→ PROMPT
Check each line of the material for "assign" and report how many lines have it, with nothing added.

→ EXERCISE MATERIAL
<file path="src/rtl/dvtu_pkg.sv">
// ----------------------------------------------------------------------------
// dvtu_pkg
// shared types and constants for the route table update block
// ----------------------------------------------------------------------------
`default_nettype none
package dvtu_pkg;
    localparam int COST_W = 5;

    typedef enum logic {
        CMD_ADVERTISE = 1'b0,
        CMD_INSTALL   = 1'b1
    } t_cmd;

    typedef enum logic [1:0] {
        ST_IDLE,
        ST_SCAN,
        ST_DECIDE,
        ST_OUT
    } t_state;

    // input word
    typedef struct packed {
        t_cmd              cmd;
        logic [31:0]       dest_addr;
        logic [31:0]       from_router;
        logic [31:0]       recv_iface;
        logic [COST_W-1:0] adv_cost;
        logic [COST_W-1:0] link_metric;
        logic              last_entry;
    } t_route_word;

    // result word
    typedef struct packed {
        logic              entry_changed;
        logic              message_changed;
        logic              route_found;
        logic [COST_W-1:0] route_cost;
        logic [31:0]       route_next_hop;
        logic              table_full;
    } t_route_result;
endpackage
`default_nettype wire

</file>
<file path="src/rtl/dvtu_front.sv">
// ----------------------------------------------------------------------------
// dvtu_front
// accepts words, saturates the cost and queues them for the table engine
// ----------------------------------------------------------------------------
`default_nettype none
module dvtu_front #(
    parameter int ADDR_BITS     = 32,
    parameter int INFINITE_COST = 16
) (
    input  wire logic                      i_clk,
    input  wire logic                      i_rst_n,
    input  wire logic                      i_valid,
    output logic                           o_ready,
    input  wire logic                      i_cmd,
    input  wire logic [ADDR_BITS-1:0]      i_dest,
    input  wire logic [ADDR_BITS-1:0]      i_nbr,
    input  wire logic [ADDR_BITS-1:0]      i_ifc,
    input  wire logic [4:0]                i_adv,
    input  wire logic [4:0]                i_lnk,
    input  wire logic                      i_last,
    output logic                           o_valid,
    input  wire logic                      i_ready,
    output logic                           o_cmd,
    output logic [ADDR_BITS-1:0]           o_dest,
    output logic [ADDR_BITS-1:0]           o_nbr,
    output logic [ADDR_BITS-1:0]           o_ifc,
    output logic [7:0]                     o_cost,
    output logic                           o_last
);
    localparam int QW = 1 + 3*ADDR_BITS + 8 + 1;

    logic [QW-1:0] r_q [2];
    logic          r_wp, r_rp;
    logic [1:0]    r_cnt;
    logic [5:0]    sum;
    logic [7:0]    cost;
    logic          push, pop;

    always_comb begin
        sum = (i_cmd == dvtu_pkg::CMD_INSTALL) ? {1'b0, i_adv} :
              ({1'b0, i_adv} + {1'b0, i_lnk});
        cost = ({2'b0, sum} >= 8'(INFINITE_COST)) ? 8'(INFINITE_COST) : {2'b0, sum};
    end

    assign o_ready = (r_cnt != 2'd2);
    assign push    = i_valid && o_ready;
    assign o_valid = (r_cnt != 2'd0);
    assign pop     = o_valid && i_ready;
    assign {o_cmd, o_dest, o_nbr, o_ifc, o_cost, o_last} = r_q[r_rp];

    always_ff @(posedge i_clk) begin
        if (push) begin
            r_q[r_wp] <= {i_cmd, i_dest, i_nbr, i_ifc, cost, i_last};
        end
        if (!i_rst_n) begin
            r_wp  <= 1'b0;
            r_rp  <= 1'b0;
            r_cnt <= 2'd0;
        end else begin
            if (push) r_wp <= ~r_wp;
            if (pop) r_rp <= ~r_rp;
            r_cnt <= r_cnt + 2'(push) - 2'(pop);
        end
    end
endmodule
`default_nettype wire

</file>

→ TASK OUTPUT
5